## Task requirements
The answer must be the full listing, repeated word for word.

## Dataset entries
——————————
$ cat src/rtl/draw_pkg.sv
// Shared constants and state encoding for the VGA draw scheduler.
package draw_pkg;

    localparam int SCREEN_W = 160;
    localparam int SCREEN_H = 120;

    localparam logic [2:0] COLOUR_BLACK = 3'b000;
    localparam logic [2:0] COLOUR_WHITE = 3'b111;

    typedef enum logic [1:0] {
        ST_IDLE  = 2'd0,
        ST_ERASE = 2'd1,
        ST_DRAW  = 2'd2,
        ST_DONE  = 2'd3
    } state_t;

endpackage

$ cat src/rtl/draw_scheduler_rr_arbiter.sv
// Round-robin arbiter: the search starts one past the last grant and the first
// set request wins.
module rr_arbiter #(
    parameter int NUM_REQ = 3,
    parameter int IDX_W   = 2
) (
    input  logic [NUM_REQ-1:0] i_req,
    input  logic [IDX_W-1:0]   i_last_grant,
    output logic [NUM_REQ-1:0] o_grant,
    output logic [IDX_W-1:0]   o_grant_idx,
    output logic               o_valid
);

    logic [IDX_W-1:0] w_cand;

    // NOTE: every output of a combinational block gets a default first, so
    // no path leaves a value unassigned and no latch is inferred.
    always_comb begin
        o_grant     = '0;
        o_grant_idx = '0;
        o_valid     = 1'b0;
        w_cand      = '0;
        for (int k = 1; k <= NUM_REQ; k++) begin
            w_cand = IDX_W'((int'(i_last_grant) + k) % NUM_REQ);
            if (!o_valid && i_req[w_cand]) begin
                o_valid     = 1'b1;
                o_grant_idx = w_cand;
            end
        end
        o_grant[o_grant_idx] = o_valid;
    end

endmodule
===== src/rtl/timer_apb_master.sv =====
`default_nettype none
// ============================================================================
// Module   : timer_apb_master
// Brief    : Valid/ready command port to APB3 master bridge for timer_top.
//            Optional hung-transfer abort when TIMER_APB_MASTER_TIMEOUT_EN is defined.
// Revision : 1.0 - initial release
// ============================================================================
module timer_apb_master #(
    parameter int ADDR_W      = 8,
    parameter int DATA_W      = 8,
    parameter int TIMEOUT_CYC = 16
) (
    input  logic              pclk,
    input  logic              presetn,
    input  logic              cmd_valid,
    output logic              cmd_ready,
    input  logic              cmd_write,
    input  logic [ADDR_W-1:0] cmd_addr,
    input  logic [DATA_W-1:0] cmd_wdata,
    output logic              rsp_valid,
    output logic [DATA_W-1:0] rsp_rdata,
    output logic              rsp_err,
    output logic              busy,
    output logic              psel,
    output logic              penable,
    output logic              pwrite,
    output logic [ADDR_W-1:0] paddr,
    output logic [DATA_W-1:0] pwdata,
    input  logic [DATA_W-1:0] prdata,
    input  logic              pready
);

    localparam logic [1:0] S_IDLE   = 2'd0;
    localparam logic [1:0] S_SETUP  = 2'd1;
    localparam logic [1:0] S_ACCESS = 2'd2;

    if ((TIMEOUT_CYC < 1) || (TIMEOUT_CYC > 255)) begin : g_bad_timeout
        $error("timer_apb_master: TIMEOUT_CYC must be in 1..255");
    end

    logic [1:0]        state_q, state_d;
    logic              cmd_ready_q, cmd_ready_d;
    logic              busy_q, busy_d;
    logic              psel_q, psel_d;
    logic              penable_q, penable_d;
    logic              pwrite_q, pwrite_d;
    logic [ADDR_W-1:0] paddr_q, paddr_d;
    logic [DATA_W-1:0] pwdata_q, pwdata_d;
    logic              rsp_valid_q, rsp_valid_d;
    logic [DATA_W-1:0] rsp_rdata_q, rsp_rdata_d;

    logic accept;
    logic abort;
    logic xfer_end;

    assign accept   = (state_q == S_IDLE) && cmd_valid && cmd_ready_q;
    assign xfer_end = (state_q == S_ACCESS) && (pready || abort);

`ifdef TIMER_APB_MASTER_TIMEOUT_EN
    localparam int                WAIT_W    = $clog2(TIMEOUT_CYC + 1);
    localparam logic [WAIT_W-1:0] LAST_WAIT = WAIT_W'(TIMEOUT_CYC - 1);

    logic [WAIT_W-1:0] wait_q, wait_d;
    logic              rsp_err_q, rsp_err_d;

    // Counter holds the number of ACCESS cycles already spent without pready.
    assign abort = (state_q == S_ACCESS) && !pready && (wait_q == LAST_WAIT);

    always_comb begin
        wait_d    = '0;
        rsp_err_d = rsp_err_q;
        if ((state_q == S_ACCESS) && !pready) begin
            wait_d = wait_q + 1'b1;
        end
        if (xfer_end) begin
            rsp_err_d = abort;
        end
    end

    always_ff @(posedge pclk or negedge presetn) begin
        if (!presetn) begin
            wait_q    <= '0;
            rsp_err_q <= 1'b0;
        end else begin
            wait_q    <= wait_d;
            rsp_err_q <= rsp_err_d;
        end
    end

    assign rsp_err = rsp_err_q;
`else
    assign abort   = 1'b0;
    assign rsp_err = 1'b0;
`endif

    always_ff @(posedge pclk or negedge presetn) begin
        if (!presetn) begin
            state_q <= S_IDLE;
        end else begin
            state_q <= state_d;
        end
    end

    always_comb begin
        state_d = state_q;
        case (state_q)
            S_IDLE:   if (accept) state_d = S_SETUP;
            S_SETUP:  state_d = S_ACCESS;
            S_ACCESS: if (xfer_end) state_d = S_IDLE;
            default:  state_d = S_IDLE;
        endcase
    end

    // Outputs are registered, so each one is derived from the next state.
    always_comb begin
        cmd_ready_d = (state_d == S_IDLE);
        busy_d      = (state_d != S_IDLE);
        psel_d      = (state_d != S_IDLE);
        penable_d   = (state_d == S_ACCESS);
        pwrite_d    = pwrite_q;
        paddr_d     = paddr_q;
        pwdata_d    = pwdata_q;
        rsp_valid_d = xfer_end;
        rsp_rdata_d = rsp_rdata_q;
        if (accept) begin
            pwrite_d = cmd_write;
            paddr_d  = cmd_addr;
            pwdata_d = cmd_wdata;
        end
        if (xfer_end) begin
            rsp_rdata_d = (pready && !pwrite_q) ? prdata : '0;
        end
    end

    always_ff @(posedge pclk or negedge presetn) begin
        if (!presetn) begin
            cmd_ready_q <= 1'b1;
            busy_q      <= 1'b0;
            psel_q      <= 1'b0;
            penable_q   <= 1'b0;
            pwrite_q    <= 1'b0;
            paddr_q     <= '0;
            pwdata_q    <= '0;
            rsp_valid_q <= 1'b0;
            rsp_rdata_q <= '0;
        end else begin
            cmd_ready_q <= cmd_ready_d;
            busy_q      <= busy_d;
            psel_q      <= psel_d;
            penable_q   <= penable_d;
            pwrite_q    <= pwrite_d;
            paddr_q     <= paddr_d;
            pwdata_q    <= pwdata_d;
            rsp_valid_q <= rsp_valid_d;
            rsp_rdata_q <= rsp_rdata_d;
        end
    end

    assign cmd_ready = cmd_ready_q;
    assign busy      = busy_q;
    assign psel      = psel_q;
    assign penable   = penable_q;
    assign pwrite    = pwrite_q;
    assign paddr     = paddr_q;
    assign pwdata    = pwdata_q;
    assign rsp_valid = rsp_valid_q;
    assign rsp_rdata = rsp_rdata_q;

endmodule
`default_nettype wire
——————————
## Response
$ cat src/rtl/draw_pkg.sv
// Shared constants and state encoding for the VGA draw scheduler.
package draw_pkg;

    localparam int SCREEN_W = 160;
    localparam int SCREEN_H = 120;

    localparam logic [2:0] COLOUR_BLACK = 3'b000;
    localparam logic [2:0] COLOUR_WHITE = 3'b111;

    typedef enum logic [1:0] {
        ST_IDLE  = 2'd0,
        ST_ERASE = 2'd1,
        ST_DRAW  = 2'd2,
        ST_DONE  = 2'd3
    } state_t;

endpackage

$ cat src/rtl/draw_scheduler_rr_arbiter.sv
// Round-robin arbiter: the search starts one past the last grant and the first
// set request wins.
module rr_arbiter #(
    parameter int NUM_REQ = 3,
    parameter int IDX_W   = 2
) (
    input  logic [NUM_REQ-1:0] i_req,
    input  logic [IDX_W-1:0]   i_last_grant,
    output logic [NUM_REQ-1:0] o_grant,
    output logic [IDX_W-1:0]   o_grant_idx,
    output logic               o_valid
);

    logic [IDX_W-1:0] w_cand;

    // NOTE: every output of a combinational block gets a default first, so
    // no path leaves a value unassigned and no latch is inferred.
    always_comb begin
        o_grant     = '0;
        o_grant_idx = '0;
        o_valid     = 1'b0;
        w_cand      = '0;
        for (int k = 1; k <= NUM_REQ; k++) begin
            w_cand = IDX_W'((int'(i_last_grant) + k) % NUM_REQ);
            if (!o_valid && i_req[w_cand]) begin
                o_valid     = 1'b1;
                o_grant_idx = w_cand;
            end
        end
        o_grant[o_grant_idx] = o_valid;
    end

endmodule
===== src/rtl/timer_apb_master.sv =====
`default_nettype none
// ============================================================================
// Module   : timer_apb_master
// Brief    : Valid/ready command port to APB3 master bridge for timer_top.
//            Optional hung-transfer abort when TIMER_APB_MASTER_TIMEOUT_EN is defined.
// Revision : 1.0 - initial release
// ============================================================================
module timer_apb_master #(
    parameter int ADDR_W      = 8,
    parameter int DATA_W      = 8,
    parameter int TIMEOUT_CYC = 16
) (
    input  logic              pclk,
    input  logic              presetn,
    input  logic              cmd_valid,
    output logic              cmd_ready,
    input  logic              cmd_write,
    input  logic [ADDR_W-1:0] cmd_addr,
    input  logic [DATA_W-1:0] cmd_wdata,
    output logic              rsp_valid,
    output logic [DATA_W-1:0] rsp_rdata,
    output logic              rsp_err,
    output logic              busy,
    output logic              psel,
    output logic              penable,
    output logic              pwrite,
    output logic [ADDR_W-1:0] paddr,
    output logic [DATA_W-1:0] pwdata,
    input  logic [DATA_W-1:0] prdata,
    input  logic              pready
);

    localparam logic [1:0] S_IDLE   = 2'd0;
    localparam logic [1:0] S_SETUP  = 2'd1;
    localparam logic [1:0] S_ACCESS = 2'd2;

    if ((TIMEOUT_CYC < 1) || (TIMEOUT_CYC > 255)) begin : g_bad_timeout
        $error("timer_apb_master: TIMEOUT_CYC must be in 1..255");
    end

    logic [1:0]        state_q, state_d;
    logic              cmd_ready_q, cmd_ready_d;
    logic              busy_q, busy_d;
    logic              psel_q, psel_d;
    logic              penable_q, penable_d;
    logic              pwrite_q, pwrite_d;
    logic [ADDR_W-1:0] paddr_q, paddr_d;
    logic [DATA_W-1:0] pwdata_q, pwdata_d;
    logic              rsp_valid_q, rsp_valid_d;
    logic [DATA_W-1:0] rsp_rdata_q, rsp_rdata_d;

    logic accept;
    logic abort;
    logic xfer_end;

    assign accept   = (state_q == S_IDLE) && cmd_valid && cmd_ready_q;
    assign xfer_end = (state_q == S_ACCESS) && (pready || abort);

`ifdef TIMER_APB_MASTER_TIMEOUT_EN
    localparam int                WAIT_W    = $clog2(TIMEOUT_CYC + 1);
    localparam logic [WAIT_W-1:0] LAST_WAIT = WAIT_W'(TIMEOUT_CYC - 1);

    logic [WAIT_W-1:0] wait_q, wait_d;
    logic              rsp_err_q, rsp_err_d;

    // Counter holds the number of ACCESS cycles already spent without pready.
    assign abort = (state_q == S_ACCESS) && !pready && (wait_q == LAST_WAIT);

    always_comb begin
        wait_d    = '0;
        rsp_err_d = rsp_err_q;
        if ((state_q == S_ACCESS) && !pready) begin
            wait_d = wait_q + 1'b1;
        end
        if (xfer_end) begin
            rsp_err_d = abort;
        end
    end

    always_ff @(posedge pclk or negedge presetn) begin
        if (!presetn) begin
            wait_q    <= '0;
            rsp_err_q <= 1'b0;
        end else begin
            wait_q    <= wait_d;
            rsp_err_q <= rsp_err_d;
        end
    end

    assign rsp_err = rsp_err_q;
`else
    assign abort   = 1'b0;
    assign rsp_err = 1'b0;
`endif

    always_ff @(posedge pclk or negedge presetn) begin
        if (!presetn) begin
            state_q <= S_IDLE;
        end else begin
            state_q <= state_d;
        end
    end

    always_comb begin
        state_d = state_q;
        case (state_q)
            S_IDLE:   if (accept) state_d = S_SETUP;
            S_SETUP:  state_d = S_ACCESS;
            S_ACCESS: if (xfer_end) state_d = S_IDLE;
            default:  state_d = S_IDLE;
        endcase
    end

    // Outputs are registered, so each one is derived from the next state.
    always_comb begin
        cmd_ready_d = (state_d == S_IDLE);
        busy_d      = (state_d != S_IDLE);
        psel_d      = (state_d != S_IDLE);
        penable_d   = (state_d == S_ACCESS);
        pwrite_d    = pwrite_q;
        paddr_d     = paddr_q;
        pwdata_d    = pwdata_q;
        rsp_valid_d = xfer_end;
        rsp_rdata_d = rsp_rdata_q;
        if (accept) begin
            pwrite_d = cmd_write;
            paddr_d  = cmd_addr;
            pwdata_d = cmd_wdata;
        end
        if (xfer_end) begin
            rsp_rdata_d = (pready && !pwrite_q) ? prdata : '0;
        end
    end

    always_ff @(posedge pclk or negedge presetn) begin
        if (!presetn) begin
            cmd_ready_q <= 1'b1;
            busy_q      <= 1'b0;
            psel_q      <= 1'b0;
            penable_q   <= 1'b0;
            pwrite_q    <= 1'b0;
            paddr_q     <= '0;
            pwdata_q    <= '0;
            rsp_valid_q <= 1'b0;
            rsp_rdata_q <= '0;
        end else begin
            cmd_ready_q <= cmd_ready_d;
            busy_q      <= busy_d;
            psel_q      <= psel_d;
            penable_q   <= penable_d;
            pwrite_q    <= pwrite_d;
            paddr_q     <= paddr_d;
            pwdata_q    <= pwdata_d;
            rsp_valid_q <= rsp_valid_d;
            rsp_rdata_q <= rsp_rdata_d;
        end
    end

    assign cmd_ready = cmd_ready_q;
    assign busy      = busy_q;
    assign psel      = psel_q;
    assign penable   = penable_q;
    assign pwrite    = pwrite_q;
    assign paddr     = paddr_q;
    assign pwdata    = pwdata_q;
    assign rsp_valid = rsp_valid_q;
    assign rsp_rdata = rsp_rdata_q;

endmodule
`default_nettype wire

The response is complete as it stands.